* **INSTRUCTIONS TO FOLLOW**
Copy out each line of the data holding "parameter".

..........

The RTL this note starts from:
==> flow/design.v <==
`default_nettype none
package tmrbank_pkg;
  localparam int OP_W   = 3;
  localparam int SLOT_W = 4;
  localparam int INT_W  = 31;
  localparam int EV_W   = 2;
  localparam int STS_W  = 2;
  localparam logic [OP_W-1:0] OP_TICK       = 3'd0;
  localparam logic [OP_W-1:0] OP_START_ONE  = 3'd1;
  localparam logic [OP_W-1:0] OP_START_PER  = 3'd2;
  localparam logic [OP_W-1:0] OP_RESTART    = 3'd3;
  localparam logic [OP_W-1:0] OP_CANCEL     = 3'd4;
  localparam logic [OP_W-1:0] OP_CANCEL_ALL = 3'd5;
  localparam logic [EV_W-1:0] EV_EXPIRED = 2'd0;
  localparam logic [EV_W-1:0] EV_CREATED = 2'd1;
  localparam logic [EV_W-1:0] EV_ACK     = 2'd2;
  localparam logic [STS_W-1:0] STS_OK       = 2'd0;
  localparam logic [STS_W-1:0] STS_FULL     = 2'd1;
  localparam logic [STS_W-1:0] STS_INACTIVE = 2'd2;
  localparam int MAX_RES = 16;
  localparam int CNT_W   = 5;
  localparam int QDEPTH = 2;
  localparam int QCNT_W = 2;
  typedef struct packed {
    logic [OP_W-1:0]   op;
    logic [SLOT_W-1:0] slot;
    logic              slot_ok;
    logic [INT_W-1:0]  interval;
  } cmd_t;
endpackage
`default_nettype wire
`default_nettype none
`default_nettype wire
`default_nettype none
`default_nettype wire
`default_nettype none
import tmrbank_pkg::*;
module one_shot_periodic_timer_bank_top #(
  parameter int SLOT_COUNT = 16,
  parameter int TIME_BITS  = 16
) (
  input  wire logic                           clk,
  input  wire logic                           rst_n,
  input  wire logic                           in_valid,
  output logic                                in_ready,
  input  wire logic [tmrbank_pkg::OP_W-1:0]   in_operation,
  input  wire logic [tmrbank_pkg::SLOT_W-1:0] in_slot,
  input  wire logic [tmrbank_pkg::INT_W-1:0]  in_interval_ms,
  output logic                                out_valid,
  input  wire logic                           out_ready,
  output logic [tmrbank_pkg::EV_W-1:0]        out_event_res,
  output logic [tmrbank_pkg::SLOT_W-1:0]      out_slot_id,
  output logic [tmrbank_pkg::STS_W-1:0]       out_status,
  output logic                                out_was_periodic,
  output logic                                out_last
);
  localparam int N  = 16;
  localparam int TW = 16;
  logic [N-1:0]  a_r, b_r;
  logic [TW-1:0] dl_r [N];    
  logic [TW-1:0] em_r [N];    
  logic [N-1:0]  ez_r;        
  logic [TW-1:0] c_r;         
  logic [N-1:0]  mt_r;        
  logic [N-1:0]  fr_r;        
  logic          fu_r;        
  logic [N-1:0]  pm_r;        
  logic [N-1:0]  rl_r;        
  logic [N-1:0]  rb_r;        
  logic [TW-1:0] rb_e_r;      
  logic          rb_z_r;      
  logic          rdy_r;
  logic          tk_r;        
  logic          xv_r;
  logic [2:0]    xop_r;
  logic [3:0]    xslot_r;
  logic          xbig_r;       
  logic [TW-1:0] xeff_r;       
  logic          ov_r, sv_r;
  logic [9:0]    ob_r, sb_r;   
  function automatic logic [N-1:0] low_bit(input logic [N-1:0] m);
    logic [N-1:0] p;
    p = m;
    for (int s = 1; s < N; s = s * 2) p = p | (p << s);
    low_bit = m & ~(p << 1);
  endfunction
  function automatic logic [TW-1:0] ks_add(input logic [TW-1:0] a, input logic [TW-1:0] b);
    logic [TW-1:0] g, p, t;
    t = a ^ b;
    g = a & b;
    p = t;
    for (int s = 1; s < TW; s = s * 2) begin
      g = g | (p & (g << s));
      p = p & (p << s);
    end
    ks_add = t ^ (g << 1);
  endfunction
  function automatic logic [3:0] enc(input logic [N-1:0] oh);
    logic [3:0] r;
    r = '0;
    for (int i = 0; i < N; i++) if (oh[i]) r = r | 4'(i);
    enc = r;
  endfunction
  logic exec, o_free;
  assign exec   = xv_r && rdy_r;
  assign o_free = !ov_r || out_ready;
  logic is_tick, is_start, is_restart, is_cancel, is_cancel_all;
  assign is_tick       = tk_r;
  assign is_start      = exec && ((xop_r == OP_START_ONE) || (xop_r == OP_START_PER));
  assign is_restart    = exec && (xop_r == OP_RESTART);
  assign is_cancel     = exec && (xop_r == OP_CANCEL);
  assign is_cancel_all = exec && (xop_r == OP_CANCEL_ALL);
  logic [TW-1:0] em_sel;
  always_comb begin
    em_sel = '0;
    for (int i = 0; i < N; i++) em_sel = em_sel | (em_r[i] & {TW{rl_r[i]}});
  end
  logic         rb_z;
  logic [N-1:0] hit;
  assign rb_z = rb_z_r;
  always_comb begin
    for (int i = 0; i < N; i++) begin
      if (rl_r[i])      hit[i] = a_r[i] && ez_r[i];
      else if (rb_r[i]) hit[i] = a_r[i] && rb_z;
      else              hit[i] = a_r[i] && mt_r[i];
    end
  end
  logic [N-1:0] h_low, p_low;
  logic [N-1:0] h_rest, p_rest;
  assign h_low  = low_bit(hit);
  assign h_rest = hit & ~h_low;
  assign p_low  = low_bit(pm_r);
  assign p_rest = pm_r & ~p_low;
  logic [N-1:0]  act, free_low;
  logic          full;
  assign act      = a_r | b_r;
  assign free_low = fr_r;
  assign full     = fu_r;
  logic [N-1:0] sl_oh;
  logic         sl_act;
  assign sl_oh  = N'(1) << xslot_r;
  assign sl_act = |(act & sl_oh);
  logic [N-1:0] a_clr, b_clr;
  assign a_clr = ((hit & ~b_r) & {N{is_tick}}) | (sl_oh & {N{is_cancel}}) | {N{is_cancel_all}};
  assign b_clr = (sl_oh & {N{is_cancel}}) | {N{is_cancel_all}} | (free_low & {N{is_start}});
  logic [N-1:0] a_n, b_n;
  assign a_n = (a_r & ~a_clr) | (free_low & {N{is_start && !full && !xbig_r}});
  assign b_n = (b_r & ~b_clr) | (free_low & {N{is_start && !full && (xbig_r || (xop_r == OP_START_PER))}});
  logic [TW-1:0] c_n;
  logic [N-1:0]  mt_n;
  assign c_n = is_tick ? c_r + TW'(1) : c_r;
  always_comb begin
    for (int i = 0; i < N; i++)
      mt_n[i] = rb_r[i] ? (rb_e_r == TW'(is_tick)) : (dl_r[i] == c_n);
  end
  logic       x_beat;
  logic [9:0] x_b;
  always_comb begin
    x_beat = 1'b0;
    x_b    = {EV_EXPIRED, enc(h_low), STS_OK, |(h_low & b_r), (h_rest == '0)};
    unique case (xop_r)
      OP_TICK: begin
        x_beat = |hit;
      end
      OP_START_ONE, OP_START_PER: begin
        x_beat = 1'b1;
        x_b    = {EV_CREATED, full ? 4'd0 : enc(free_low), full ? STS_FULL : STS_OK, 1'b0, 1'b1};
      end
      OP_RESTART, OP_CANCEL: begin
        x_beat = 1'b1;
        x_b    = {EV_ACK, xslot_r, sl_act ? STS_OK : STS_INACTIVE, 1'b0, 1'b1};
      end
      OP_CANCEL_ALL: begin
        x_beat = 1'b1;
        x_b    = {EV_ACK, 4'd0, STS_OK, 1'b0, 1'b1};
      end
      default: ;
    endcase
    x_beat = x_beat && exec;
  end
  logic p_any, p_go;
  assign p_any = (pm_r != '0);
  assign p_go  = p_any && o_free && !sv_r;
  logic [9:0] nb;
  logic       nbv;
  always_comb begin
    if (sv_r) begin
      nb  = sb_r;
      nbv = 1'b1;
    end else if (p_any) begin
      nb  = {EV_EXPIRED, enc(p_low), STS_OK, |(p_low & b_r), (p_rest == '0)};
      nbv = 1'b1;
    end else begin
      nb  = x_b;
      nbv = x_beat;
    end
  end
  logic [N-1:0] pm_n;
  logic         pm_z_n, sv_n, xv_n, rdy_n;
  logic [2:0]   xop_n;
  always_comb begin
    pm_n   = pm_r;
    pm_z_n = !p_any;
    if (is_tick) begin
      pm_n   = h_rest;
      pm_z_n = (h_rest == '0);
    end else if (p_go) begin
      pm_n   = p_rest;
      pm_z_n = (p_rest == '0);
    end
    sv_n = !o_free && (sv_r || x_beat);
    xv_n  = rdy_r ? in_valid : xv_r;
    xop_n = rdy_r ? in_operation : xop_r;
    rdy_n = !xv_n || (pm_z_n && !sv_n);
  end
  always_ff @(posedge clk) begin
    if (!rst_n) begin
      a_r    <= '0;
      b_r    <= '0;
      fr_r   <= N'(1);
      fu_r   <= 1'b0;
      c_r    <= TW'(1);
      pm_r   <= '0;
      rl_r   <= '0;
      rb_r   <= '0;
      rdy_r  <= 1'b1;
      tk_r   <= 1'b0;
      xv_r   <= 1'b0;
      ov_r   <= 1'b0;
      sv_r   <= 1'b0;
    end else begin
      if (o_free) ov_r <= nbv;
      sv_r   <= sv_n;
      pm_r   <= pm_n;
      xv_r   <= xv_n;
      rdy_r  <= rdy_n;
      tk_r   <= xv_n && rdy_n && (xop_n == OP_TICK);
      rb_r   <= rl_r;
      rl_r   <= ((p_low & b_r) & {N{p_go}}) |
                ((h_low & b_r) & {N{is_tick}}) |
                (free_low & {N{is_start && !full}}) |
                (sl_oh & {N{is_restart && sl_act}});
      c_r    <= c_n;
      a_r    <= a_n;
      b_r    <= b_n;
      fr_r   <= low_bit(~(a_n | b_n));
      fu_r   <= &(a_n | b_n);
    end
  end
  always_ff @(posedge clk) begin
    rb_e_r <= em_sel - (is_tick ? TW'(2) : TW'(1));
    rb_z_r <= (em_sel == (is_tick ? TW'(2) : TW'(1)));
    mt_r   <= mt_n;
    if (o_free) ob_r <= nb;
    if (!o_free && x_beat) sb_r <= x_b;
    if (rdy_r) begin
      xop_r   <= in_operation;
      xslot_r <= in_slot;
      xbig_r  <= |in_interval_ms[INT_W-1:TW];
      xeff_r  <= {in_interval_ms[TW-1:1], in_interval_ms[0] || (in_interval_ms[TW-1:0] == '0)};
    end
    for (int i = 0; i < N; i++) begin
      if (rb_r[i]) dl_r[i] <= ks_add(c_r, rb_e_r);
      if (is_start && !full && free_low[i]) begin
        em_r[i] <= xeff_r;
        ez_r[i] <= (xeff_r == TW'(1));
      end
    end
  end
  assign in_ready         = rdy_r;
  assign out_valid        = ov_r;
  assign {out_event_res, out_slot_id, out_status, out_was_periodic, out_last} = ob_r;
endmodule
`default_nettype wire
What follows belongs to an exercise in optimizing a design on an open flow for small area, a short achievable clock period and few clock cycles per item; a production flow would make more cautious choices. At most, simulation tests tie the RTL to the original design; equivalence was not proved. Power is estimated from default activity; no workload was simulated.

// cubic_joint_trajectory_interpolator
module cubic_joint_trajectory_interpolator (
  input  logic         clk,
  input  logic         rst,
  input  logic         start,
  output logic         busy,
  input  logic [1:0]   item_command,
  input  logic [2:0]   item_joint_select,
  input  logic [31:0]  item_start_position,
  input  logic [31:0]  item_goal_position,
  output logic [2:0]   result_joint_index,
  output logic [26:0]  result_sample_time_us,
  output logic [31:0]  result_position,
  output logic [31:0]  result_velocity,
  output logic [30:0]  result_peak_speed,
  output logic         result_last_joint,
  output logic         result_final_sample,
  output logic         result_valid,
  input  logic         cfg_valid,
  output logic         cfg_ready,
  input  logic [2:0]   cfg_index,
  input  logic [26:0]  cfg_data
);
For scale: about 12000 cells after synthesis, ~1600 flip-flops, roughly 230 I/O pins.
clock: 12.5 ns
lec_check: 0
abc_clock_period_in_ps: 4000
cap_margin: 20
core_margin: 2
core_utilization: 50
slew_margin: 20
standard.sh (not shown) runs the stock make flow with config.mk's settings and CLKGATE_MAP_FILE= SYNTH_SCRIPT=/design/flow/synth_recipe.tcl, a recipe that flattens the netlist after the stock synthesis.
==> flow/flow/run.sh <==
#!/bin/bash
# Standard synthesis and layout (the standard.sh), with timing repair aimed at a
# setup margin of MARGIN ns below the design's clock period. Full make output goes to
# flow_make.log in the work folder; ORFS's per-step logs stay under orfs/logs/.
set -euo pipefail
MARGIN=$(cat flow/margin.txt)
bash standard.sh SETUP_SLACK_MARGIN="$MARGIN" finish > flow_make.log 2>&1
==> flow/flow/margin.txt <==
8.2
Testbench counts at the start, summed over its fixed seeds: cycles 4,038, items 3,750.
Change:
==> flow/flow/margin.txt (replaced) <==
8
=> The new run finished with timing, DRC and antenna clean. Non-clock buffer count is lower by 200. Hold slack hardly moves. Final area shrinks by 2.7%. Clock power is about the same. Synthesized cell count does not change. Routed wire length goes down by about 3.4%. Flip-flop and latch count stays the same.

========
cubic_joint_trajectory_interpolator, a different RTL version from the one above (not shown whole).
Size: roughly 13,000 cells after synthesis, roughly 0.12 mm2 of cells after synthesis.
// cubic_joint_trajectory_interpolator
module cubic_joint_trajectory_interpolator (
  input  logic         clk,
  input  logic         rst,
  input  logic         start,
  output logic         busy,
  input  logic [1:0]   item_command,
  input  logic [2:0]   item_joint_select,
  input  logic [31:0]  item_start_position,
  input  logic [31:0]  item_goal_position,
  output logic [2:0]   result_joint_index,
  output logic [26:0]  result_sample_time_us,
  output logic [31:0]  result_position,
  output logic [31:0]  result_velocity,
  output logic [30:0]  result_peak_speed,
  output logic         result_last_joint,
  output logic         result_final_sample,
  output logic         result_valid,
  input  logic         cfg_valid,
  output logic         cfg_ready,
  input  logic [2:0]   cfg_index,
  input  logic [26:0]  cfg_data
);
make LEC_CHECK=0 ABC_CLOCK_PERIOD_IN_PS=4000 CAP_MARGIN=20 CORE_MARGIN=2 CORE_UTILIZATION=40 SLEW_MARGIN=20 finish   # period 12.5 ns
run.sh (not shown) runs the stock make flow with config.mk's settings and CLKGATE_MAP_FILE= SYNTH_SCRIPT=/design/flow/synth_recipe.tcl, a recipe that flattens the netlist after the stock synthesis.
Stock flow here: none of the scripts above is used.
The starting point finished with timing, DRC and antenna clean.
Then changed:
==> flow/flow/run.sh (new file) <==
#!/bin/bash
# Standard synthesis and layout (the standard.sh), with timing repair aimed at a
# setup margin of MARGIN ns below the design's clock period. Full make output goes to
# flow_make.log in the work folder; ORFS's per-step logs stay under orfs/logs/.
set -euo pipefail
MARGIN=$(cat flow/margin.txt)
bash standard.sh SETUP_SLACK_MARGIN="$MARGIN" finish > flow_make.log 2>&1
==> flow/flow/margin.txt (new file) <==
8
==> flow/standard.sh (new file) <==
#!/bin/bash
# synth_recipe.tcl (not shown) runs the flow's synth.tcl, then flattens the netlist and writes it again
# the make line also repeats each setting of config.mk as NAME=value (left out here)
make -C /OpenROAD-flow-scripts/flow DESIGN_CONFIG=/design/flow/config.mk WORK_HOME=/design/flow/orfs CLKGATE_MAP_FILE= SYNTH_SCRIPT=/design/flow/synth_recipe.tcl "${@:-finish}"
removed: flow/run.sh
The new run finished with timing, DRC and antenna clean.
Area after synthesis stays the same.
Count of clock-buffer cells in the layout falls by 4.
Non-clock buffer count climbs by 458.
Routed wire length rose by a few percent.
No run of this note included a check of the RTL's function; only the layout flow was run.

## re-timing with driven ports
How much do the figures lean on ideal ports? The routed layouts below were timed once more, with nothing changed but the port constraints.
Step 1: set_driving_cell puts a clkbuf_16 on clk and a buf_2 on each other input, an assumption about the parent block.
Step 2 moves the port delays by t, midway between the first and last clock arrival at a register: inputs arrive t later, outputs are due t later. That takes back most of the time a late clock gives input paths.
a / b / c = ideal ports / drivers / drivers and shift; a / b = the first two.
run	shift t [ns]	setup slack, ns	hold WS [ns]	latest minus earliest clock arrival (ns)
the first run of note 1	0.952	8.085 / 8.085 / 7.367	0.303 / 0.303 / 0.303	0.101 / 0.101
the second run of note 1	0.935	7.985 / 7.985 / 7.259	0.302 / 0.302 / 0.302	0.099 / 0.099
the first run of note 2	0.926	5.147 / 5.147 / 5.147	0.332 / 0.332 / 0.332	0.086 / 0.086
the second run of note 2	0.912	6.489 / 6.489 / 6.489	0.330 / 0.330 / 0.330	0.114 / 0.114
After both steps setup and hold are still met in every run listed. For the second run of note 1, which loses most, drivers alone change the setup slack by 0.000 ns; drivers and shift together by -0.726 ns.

..........

* **WRITTEN RESPONSE**
  parameter int SLOT_COUNT = 16,
  parameter int TIME_BITS  = 16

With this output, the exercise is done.